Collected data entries
......
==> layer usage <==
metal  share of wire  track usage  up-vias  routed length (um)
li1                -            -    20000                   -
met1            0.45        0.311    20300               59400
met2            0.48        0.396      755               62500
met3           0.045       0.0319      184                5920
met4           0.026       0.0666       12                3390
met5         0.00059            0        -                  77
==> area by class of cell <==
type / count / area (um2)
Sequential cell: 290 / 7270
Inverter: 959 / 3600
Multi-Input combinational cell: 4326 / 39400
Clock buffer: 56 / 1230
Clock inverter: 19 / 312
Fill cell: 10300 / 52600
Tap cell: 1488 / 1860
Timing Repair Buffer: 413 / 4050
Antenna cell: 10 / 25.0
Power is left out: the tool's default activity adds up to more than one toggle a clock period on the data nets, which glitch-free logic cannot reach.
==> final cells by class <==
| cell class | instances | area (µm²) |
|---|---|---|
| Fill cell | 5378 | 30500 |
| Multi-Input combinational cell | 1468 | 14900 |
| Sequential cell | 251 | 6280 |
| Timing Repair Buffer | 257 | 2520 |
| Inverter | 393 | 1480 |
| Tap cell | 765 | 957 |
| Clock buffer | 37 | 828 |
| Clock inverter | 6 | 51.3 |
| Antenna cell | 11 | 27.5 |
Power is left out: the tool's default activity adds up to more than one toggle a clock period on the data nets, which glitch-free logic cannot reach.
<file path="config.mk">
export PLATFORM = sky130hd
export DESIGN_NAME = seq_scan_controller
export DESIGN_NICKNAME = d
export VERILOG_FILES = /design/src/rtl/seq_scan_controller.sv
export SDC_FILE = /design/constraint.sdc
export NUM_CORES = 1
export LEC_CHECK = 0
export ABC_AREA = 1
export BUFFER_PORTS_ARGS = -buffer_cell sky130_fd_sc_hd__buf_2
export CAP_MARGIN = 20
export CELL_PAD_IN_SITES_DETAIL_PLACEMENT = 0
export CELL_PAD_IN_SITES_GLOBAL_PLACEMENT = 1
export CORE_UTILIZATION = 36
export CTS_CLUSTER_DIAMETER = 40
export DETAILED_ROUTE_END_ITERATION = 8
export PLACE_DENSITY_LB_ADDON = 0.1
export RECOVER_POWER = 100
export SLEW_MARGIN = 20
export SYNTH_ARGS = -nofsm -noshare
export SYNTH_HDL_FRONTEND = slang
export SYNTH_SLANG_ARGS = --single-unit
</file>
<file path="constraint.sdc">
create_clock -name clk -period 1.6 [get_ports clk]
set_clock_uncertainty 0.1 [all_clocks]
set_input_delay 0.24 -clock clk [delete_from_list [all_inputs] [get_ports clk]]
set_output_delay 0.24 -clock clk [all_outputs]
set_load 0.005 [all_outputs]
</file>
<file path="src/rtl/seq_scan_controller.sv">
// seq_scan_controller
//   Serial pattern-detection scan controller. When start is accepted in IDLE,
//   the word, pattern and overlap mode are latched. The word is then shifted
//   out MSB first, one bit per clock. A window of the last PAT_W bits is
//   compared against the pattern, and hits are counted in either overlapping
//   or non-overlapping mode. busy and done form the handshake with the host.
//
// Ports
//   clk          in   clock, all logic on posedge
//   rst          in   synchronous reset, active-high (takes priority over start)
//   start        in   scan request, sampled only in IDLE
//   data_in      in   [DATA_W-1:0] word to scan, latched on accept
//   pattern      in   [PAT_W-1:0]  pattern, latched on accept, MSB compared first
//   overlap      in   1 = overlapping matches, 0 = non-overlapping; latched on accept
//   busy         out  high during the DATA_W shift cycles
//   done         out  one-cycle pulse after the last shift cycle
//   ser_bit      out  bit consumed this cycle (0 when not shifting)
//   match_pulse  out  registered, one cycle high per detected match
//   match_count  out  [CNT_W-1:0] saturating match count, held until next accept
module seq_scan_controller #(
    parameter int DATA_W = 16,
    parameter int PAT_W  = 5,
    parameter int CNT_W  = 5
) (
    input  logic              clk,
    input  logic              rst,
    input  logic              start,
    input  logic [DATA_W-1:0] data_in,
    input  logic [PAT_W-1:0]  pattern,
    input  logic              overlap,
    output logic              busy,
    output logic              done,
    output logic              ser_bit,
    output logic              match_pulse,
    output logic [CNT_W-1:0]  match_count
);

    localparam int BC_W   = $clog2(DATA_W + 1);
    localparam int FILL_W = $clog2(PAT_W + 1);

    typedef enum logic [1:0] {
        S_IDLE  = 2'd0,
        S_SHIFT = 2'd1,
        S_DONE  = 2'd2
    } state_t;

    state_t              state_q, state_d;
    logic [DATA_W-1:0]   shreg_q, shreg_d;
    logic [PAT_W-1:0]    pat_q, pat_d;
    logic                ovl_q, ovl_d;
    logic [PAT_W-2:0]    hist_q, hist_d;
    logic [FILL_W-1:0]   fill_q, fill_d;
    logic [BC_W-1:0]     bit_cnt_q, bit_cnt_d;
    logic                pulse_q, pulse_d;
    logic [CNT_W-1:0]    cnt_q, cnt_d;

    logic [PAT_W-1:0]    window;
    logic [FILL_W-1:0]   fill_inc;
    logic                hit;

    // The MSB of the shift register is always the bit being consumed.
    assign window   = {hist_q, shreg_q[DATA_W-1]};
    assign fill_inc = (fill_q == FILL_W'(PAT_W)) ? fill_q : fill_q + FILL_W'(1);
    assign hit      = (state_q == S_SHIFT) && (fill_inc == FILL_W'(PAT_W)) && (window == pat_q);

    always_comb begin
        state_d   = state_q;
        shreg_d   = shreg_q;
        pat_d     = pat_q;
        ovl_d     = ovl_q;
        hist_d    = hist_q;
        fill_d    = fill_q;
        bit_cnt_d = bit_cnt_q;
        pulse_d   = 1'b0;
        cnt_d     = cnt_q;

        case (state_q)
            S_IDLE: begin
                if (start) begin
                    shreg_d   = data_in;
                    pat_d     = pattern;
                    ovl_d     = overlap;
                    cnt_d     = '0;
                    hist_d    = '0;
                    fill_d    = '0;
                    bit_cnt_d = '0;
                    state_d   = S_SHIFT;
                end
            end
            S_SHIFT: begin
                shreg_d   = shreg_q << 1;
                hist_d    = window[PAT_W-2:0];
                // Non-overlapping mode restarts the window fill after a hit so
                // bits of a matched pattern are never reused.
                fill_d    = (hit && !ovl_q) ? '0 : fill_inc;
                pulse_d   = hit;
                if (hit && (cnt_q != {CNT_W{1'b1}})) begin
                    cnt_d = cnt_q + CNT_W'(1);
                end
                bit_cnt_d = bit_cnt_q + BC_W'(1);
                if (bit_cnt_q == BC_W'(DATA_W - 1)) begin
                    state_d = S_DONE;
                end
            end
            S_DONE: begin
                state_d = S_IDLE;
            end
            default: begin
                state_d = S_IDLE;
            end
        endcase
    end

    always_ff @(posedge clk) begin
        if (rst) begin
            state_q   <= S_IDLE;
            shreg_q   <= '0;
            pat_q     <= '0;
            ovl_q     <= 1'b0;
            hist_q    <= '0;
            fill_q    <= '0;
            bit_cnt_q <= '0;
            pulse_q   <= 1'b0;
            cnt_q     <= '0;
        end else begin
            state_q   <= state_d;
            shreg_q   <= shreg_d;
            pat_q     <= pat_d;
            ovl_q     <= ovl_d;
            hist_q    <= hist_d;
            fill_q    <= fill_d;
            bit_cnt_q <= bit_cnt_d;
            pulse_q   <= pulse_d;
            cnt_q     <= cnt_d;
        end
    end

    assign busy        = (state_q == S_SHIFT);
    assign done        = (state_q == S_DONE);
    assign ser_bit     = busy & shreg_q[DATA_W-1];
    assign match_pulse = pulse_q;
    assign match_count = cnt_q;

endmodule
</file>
......
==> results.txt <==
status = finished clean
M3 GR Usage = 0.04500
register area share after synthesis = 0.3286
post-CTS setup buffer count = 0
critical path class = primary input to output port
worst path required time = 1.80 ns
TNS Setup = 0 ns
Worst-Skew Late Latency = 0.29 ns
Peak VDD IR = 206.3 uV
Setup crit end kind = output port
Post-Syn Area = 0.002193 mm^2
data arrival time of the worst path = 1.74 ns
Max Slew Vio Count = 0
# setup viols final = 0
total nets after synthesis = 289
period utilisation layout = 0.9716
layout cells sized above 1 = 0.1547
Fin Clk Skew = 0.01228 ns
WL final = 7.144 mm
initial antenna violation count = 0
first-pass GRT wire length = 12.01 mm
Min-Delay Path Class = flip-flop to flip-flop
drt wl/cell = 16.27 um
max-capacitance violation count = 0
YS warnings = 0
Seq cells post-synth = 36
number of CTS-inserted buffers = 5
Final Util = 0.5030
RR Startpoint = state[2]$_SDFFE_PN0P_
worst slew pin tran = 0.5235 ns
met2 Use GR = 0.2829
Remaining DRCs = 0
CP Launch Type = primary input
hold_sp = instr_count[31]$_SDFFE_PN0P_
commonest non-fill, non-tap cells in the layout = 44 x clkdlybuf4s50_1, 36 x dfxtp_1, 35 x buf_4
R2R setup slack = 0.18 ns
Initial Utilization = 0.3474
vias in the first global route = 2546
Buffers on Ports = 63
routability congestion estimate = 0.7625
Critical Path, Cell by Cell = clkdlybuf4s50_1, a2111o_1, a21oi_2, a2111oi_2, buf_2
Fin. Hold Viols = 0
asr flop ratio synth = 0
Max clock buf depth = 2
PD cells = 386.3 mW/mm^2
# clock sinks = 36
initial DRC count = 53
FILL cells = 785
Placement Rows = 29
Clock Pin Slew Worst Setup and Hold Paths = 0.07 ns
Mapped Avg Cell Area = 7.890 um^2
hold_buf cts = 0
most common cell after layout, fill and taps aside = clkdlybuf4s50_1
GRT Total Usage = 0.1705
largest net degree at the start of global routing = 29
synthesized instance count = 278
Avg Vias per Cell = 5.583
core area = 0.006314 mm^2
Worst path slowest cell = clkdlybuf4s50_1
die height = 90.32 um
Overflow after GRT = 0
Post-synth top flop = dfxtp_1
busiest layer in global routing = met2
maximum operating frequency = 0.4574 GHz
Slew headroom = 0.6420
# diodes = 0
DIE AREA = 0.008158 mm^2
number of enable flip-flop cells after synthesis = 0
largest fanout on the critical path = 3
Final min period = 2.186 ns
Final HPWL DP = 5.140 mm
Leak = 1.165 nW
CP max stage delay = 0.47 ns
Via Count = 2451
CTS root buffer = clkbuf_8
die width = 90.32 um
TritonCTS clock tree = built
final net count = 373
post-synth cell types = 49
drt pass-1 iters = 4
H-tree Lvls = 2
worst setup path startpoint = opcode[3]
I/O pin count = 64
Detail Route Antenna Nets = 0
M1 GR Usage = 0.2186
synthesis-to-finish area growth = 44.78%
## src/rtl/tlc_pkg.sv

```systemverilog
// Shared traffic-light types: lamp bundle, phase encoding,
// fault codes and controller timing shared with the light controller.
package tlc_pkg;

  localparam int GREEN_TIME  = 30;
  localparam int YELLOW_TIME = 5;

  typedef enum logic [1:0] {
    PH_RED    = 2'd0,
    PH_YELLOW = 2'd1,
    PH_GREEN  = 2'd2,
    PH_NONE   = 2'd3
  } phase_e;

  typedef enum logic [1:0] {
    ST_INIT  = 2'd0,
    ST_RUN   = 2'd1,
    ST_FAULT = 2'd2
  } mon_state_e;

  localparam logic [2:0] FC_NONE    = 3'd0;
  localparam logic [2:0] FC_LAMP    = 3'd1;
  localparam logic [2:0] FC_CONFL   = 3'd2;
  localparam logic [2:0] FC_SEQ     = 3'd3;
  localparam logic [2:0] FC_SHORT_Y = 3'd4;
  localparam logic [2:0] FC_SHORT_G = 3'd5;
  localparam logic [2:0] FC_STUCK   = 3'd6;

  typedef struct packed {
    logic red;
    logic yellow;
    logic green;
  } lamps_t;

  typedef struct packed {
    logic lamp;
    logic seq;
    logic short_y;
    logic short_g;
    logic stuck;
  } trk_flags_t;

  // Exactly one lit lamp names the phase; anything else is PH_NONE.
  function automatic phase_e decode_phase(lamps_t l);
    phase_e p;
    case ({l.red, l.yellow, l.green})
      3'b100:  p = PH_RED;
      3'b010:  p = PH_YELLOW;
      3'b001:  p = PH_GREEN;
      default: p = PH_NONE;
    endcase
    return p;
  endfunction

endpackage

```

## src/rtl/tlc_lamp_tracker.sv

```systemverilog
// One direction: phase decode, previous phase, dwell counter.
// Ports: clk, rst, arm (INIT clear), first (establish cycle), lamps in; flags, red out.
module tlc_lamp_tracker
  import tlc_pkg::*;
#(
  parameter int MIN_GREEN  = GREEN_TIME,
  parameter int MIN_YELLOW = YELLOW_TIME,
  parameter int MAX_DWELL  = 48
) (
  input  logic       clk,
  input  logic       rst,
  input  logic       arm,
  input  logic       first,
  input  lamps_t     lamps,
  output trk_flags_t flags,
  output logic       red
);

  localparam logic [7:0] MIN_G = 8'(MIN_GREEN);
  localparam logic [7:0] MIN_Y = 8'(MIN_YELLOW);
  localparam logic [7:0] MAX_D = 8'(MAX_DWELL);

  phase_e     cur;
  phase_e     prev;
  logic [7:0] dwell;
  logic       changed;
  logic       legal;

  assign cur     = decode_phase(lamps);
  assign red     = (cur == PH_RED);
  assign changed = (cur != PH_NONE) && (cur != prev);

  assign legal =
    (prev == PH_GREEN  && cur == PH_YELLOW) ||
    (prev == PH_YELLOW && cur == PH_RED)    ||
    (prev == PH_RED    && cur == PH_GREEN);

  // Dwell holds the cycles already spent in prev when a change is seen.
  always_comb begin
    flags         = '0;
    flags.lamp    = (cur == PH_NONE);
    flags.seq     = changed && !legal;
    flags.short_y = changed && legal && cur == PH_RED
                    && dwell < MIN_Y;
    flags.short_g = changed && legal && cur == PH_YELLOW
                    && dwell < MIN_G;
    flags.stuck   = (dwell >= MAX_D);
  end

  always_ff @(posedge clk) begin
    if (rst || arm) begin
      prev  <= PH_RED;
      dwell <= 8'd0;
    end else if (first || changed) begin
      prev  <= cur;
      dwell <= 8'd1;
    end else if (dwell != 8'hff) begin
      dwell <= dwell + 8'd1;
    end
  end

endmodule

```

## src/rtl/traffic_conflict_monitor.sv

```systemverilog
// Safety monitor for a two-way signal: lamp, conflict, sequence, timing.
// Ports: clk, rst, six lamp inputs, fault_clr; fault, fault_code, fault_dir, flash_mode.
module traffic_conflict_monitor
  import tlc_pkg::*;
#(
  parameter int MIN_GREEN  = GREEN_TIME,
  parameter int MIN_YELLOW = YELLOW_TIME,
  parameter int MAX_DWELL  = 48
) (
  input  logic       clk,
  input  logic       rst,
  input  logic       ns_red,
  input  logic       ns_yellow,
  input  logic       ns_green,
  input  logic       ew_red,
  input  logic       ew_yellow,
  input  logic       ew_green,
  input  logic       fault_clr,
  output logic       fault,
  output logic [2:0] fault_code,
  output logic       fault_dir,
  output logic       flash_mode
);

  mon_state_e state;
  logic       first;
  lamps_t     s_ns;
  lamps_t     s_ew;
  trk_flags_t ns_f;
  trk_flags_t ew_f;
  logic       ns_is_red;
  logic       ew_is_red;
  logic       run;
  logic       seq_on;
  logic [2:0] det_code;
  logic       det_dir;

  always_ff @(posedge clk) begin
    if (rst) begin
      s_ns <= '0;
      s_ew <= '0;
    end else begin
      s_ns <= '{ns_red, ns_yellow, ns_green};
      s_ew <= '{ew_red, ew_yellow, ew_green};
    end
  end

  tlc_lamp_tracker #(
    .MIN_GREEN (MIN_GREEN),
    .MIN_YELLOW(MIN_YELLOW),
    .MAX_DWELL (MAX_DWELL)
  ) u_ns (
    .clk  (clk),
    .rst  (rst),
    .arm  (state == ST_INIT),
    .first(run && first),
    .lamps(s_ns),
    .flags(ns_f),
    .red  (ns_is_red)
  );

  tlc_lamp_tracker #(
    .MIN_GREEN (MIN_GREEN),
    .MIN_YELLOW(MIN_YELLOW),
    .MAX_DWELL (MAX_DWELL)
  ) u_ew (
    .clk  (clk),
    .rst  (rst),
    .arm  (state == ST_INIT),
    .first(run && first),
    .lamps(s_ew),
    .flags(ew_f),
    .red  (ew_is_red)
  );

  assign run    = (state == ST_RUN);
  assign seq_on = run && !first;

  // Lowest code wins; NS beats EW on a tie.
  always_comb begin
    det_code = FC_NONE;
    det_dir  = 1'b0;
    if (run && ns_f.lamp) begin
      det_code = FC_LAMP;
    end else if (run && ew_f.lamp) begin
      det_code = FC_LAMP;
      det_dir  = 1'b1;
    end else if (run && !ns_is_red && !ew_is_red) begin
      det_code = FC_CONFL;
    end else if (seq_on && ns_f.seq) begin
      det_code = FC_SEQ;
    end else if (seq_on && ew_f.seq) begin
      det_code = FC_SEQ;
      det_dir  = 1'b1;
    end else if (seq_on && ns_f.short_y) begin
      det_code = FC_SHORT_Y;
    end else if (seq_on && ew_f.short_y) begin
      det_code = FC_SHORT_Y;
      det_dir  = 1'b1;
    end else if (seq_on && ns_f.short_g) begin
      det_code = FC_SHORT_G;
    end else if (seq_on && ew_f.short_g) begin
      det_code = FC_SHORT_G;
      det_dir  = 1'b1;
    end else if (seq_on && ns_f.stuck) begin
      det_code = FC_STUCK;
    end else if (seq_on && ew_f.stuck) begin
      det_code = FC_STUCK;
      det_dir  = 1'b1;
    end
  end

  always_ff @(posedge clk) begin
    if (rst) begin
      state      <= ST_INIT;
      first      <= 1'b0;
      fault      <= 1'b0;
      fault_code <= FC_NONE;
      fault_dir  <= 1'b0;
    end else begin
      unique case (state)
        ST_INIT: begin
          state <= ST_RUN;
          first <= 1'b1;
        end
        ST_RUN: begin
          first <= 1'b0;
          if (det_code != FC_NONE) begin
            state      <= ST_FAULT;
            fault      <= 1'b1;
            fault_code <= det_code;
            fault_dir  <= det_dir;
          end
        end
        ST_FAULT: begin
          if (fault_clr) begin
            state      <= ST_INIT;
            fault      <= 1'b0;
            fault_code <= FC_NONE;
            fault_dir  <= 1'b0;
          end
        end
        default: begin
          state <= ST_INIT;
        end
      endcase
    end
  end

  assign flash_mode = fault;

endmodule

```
......
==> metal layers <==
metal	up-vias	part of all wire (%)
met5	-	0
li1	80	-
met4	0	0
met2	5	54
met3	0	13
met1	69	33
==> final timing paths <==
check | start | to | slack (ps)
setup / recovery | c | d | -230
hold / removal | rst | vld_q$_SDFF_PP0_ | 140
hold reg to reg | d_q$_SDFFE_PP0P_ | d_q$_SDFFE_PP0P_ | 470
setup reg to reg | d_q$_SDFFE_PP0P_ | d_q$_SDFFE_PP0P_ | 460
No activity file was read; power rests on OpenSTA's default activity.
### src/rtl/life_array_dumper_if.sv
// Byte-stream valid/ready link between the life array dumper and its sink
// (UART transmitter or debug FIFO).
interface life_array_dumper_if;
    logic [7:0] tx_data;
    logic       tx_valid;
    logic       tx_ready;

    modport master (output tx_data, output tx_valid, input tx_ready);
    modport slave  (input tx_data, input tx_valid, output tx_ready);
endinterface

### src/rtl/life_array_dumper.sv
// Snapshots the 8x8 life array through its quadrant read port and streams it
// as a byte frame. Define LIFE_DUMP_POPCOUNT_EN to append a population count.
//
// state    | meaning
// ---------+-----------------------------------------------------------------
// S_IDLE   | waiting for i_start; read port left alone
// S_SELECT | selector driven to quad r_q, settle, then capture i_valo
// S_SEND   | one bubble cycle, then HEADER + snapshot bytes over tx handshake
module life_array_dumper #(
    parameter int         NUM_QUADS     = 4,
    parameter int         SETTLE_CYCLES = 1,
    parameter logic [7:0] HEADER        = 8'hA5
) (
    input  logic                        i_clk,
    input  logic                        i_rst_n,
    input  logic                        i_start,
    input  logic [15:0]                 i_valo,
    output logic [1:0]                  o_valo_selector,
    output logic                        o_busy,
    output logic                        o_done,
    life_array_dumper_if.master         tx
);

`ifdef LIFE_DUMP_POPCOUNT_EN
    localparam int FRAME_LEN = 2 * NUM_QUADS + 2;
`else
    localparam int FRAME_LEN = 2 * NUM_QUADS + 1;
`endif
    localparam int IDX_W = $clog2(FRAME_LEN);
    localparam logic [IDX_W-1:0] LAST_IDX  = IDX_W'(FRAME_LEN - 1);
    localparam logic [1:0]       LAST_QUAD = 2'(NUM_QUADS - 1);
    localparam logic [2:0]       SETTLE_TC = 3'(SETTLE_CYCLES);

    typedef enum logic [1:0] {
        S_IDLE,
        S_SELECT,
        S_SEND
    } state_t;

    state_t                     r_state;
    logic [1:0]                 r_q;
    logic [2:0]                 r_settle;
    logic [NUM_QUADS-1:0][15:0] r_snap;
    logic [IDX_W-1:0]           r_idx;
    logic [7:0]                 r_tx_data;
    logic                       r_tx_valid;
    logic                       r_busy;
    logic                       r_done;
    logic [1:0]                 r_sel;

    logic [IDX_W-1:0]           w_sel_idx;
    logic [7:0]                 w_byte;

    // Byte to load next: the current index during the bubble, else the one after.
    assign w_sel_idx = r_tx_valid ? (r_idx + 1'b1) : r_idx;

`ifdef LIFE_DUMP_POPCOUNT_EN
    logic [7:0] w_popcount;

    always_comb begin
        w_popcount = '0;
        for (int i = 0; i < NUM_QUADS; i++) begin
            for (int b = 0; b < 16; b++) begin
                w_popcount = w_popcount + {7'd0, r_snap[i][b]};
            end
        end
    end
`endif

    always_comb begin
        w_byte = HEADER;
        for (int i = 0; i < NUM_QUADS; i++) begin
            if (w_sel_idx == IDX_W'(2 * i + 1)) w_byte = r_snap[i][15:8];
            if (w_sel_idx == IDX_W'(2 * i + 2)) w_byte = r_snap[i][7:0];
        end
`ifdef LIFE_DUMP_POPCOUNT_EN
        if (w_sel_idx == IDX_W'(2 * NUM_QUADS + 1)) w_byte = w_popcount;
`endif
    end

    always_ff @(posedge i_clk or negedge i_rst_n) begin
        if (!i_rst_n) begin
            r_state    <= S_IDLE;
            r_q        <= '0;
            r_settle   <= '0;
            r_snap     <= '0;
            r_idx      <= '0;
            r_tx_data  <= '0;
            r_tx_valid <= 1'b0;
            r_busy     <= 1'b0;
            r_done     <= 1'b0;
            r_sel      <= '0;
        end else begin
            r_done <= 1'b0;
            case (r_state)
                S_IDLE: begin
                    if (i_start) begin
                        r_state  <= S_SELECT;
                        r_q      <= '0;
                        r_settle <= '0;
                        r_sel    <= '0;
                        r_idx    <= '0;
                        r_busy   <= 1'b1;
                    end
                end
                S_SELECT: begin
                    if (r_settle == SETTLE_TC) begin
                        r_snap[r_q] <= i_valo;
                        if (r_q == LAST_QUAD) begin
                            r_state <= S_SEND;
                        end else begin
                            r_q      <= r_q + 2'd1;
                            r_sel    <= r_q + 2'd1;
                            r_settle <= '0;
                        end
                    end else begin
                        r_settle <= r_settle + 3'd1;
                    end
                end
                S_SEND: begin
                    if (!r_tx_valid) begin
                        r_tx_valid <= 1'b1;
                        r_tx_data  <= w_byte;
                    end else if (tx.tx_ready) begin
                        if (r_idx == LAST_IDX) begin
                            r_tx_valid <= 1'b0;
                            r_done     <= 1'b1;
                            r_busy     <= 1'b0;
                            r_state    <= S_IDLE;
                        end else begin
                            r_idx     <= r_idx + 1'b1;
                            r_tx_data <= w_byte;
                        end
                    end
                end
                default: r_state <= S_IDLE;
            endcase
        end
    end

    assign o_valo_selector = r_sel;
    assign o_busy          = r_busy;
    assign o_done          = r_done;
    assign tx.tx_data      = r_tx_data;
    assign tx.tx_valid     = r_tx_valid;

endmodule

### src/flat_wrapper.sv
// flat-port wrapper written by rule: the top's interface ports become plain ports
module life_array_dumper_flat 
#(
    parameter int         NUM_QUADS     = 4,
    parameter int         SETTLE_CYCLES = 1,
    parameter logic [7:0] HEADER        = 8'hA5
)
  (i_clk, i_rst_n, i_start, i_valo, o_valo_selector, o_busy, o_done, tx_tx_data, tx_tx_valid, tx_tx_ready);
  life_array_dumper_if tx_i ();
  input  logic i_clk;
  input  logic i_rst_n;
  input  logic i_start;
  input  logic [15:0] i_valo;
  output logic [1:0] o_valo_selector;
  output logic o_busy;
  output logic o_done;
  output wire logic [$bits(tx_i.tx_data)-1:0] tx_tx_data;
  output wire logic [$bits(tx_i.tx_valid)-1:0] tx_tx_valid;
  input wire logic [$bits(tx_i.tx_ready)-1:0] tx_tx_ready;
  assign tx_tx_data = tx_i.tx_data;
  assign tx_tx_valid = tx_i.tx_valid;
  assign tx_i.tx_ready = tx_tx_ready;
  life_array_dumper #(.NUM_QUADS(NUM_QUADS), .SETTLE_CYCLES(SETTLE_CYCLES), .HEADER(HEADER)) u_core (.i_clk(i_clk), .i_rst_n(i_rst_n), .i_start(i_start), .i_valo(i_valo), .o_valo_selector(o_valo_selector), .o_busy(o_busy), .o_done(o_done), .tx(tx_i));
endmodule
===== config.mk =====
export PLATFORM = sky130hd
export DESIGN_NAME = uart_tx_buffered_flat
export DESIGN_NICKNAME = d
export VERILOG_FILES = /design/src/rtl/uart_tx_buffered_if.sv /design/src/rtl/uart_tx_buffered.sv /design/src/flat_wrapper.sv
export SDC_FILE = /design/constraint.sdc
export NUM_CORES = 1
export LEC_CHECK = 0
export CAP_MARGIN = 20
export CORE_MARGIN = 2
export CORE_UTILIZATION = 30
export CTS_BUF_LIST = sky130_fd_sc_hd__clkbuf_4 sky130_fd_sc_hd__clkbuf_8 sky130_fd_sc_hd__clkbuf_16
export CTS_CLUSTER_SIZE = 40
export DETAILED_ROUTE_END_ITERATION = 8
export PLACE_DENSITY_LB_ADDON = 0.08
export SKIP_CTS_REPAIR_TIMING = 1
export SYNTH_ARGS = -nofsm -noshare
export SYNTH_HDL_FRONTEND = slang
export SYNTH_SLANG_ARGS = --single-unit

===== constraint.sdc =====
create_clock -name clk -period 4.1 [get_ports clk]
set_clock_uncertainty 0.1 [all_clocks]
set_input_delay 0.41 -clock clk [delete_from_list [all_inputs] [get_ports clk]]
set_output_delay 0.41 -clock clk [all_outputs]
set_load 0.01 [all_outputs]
......
• EXERCISE DIRECTIONS:
From the entries above, write out only the lines starting at the line that holds "routed length (um)" and ending at the line that holds "final cells by", keeping both and matching them exactly.

• SOLUTION TO THIS EXERCISE:
metal  share of wire  track usage  up-vias  routed length (um)
li1                -            -    20000                   -
met1            0.45        0.311    20300               59400
met2            0.48        0.396      755               62500
met3           0.045       0.0319      184                5920
met4           0.026       0.0666       12                3390
met5         0.00059            0        -                  77
==> area by class of cell <==
type / count / area (um2)
Sequential cell: 290 / 7270
Inverter: 959 / 3600
Multi-Input combinational cell: 4326 / 39400
Clock buffer: 56 / 1230
Clock inverter: 19 / 312
Fill cell: 10300 / 52600
Tap cell: 1488 / 1860
Timing Repair Buffer: 413 / 4050
Antenna cell: 10 / 25.0
Power is left out: the tool's default activity adds up to more than one toggle a clock period on the data nets, which glitch-free logic cannot reach.
==> final cells by class <==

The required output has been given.